Syekh Shalih al-Fauzan hafizhahullah menjelaskan bahwa kesesatan di hari Asyura terbagi menjadi dua kelompok besar:
1. Kelompok yang Menyerupai Yahudi
Mereka menjadikan hari Asyura sebagai hari pesta dan kegembiraan. Mereka menyemir rambut, memakai celak, membagi-bagikan hadiah, memasak makanan khusus, dan melakukan kebiasaan lain yang tidak bersumber dari syariat.

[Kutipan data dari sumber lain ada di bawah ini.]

Source: an optimization exercise on an open RTL-to-GDS flow (aim: small area and a short achievable clock period). Production flows keep margins and buffers that such runs may drop. The RTL was checked by simulation tests, not by an equivalence proof against the original design. Power and IR drop assume default switching activity.

Setup of old:
==> flow/design.v <==
package biu_pkg;
    localparam int PHYS_AW = 20;
    localparam int DATA_W = 8;
endpackage
module responder_mem (
    input  logic        clk,
    input  logic        we,
    input  logic [15:0] sel_hi,
    input  logic [15:0] sel_lo,
    input  logic [7:0]  wdata,
    output logic [31:0] rpart
);
    logic [7:0] mem_q [256];
    logic [15:0] wsel_hi;
    assign wsel_hi = sel_hi & {16{we}};
    for (genvar w = 0; w < 256; w++) begin : g_word
        always_ff @(posedge clk)
            if (wsel_hi[w / 16] && sel_lo[w % 16]) mem_q[w] <= wdata;
    end
    logic [15:0] rsel_lo [4];
    logic [15:0] rsel_hi;
    always_ff @(posedge clk) begin
        for (int c = 0; c < 4; c++) rsel_lo[c] <= sel_lo & {16{|sel_hi[c*4 +: 4]}};
        rsel_hi <= sel_hi;
    end
    logic [7:0] grp [16];
    logic [31:0] rpart_d;
    always_comb begin
        for (int h = 0; h < 16; h++) begin
            grp[h] = '0;
            for (int l = 0; l < 16; l++)
                grp[h] = grp[h] | (mem_q[h*16+l] & {8{rsel_lo[h/4][l]}});
        end
        rpart_d = '0;
        for (int h = 0; h < 16; h++)
            rpart_d[(h/4)*8 +: 8] = rpart_d[(h/4)*8 +: 8] | (grp[h] & {8{rsel_hi[h]}});
    end
    always_ff @(posedge clk) rpart <= rpart_d;
endmodule
module bus_responder (
    input  logic                        clk,
    input  logic                        rst,
    input  logic [biu_pkg::PHYS_AW-1:0] addr_bus,
    input  logic                        ale,
    input  logic                        rd,
    input  logic                        wr,
    input  logic [biu_pkg::DATA_W-1:0]  data_in,
    output logic [biu_pkg::DATA_W-1:0]  data_out,
    output logic                        data_oe,
    output logic                        ready,
    output logic                        hit,
    output logic                        err
);
    logic s_addr, s_wait, s_acc, s_hm, s_miss, s_hold, hit_a, miss_go;
    logic rd_dir;
    logic [15:0] sel_hi, sel_lo;
    logic [7:0] wdata_q;
    logic       wpend;
    logic [31:0] rpart;
    logic [7:0]  rdata;
    assign rdata = rpart[7:0] | rpart[15:8] | rpart[23:16] | rpart[31:24];
    logic idle, busy, latch, strobe, both, dir_strobe, drive, hit_d;
    assign s_hold     = s_hm & !s_miss;
    assign busy       = s_wait | s_acc | s_hm;
    assign idle       = !(busy | s_addr);
    assign latch      = ale && (idle || s_addr);
    assign strobe     = rd | wr;
    assign both       = rd & wr;
    assign dir_strobe = rd_dir ? rd : wr;
    assign drive      = (s_acc || (s_hold && strobe)) && rd_dir;
    assign miss_go    = s_addr && !ale && strobe && (both || !hit_a);
    always_comb begin
        hit_d = hit;
        if (latch)                  hit_d = addr_bus[19:8] == 12'h000;
        else if (s_addr && both)    hit_d = 1'b0;
        else if (s_hold && !strobe) hit_d = 1'b0;
    end
    responder_mem u_mem (
        .clk   (clk),
        .we    (wpend),
        .sel_hi(sel_hi),
        .sel_lo(sel_lo),
        .wdata (wdata_q),
        .rpart (rpart)
    );
    always_ff @(posedge clk or negedge rst) begin
        if (!rst) begin
            s_addr   <= 1'b0;
            s_wait   <= 1'b0;
            s_acc    <= 1'b0;
            s_hm     <= 1'b0;
            s_miss   <= 1'b0;
            ready    <= 1'b0;
            hit      <= 1'b0;
            err      <= 1'b0;
            data_oe  <= 1'b0;
            data_out <= '0;
        end else begin
            s_addr   <= latch || (s_addr && !strobe);
            s_wait   <= s_addr && !ale && strobe && !both && hit_a;
            s_acc    <= s_wait && dir_strobe;
            s_hm     <= s_acc || (s_hm && strobe) || miss_go;
            s_miss   <= miss_go || (s_miss && strobe);
            ready    <= s_acc || (s_hold && strobe);
            hit      <= hit_d;
            err      <= (s_addr && !ale && both) || (ale && busy);
            data_oe  <= drive;
            data_out <= rdata & {8{drive}};
        end
    end
    always_ff @(posedge clk) begin
        if (latch) begin
            sel_hi <= 16'(1) << addr_bus[7:4];
            sel_lo <= 16'(1) << addr_bus[3:0];
            hit_a  <= addr_bus[19:8] == 12'h000;
        end
        if (s_addr && !ale && strobe) rd_dir <= rd;
        wdata_q <= data_in;
        wpend   <= s_acc && !rd_dir;
    end
endmodule
Settings: LEC_CHECK=0, CAP_MARGIN=20, CORE_MARGIN=2, CORE_UTILIZATION=60, CTS_CLUSTER_DIAMETER=100, CTS_CLUSTER_SIZE=25, PLACE_DENSITY=0.7, SETUP_SLACK_MARGIN=2.0, SLEW_MARGIN=20; clock period 4.0 ns.
run.sh (not shown) runs the stock make flow with config.mk's settings and CLKGATE_MAP_FILE= SYNTH_SCRIPT=/design/flow/synth_recipe.tcl, a recipe that flattens the netlist after the stock synthesis.
For new, these inputs were changed with respect to old:
diff --git a/flow/design.v b/flow/design.v
--- a/flow/design.v
+++ b/flow/design.v
@@ -5,5 +5,6 @@
 module responder_mem (
     input  logic        clk,
-    input  logic        we,
+    input  logic [15:0] wsel_hi,
+    input  logic [15:0] nwsel_hi,
     input  logic [15:0] sel_hi,
     input  logic [15:0] sel_lo,
@@ -12,9 +13,10 @@
 );
     logic [7:0] mem_q [256];
-    logic [15:0] wsel_hi;
-    assign wsel_hi = sel_hi & {16{we}};
     for (genvar w = 0; w < 256; w++) begin : g_word
+        logic we, nwe;
+        assign we  = wsel_hi[w / 16] & sel_lo[w % 16];
+        assign nwe = nwsel_hi[w / 16] | ~sel_lo[w % 16];
         always_ff @(posedge clk)
-            if (wsel_hi[w / 16] && sel_lo[w % 16]) mem_q[w] <= wdata;
+            mem_q[w] <= (mem_q[w] & {8{nwe}}) | (wdata & {8{we}});
     end
     logic [15:0] rsel_lo [4];
@@ -56,5 +58,5 @@
     logic [15:0] sel_hi, sel_lo;
     logic [7:0] wdata_q;
-    logic       wpend;
+    logic [15:0] wsel_hi, nwsel_hi;
     logic [31:0] rpart;
     logic [7:0]  rdata;
@@ -78,5 +80,6 @@
     responder_mem u_mem (
         .clk   (clk),
-        .we    (wpend),
+        .wsel_hi (wsel_hi),
+        .nwsel_hi(nwsel_hi),
         .sel_hi(sel_hi),
         .sel_lo(sel_lo),
@@ -117,5 +120,6 @@
         if (s_addr && !ale && strobe) rd_dir <= rd;
         wdata_q <= data_in;
-        wpend   <= s_acc && !rd_dir;
+        wsel_hi  <= sel_hi & {16{s_acc && !rd_dir}};
+        nwsel_hi <= ~(sel_hi & {16{s_acc && !rd_dir}});
     end
 endmodule
Notes after the runs:
- From old to new the numbers moved as follows: power grew by 0.0017 W, count of plain and timing-repair buffers shrank by 23.
- Clock sink count | new above old
- Compare old and new | synthesized cell count higher: new
- Taking old as the reference point, the floorplan core area of new rises by 3500 sq um.
- The lower clock network power share of old and new is in new.
- Compared with old, new has extra setup slack.

port drivers added, routing unchanged:
How much do the figures lean on ideal ports? The routed layouts below were timed once more, with nothing changed but the port constraints. Step 1 assumes that a clkbuf_16 drives the clock port and a buf_2 every other input. Step 2, shift: input delay + t, output delay - t, t = (earliest + latest rising clock arrival at the registers) / 2. This alone moves slack from input paths to output paths. Three values: no drivers, after step 1, after step 2; two values: the first two.
| run | t, ns | setup slack, ns | worst setup path at the end | clock arrival spread, ns | worst data-port slew with drivers (ns) |
|---|---|---|---|---|---|
| old | 0.825 | 1.809 / 1.725 / 1.515 | input to register | 0.045 / 0.044 | 0.03 |
| new | 0.815 | 1.927 / 1.850 / 1.624 | input to register | 0.047 / 0.047 | 0.17 |
After both steps every run listed still meets setup and hold. The setup slack of new, which loses most, moves by -0.077 ns with the drivers and by -0.303 ns with both steps.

2. Kelompok yang Menjadikan Asyura Sebagai Hari Ratapan
Mereka menjadikan hari itu sebagai momen berkabung atas wafatnya Husain bin Ali. Mereka menangis, meratap, memukul diri, merobek pakaian, bahkan menyebarkan kisah-kisah palsu untuk membangkitkan emosi.
Perbuatan ini justru menyerupai tradisi jahiliyah dan membuka pintu fitnah serta perpecahan di tengah umat. Nabi ﷺ telah memperingatkan tentang kelompok semacam ini:
> “Mereka membunuh kaum muslimin, namun membiarkan penyembah berhala. Mereka keluar dari Islam seperti anak panah menembus buruannya. Jika aku menjumpai mereka, sungguh akan aku perangi seperti kaum ‘Ad diperangi.”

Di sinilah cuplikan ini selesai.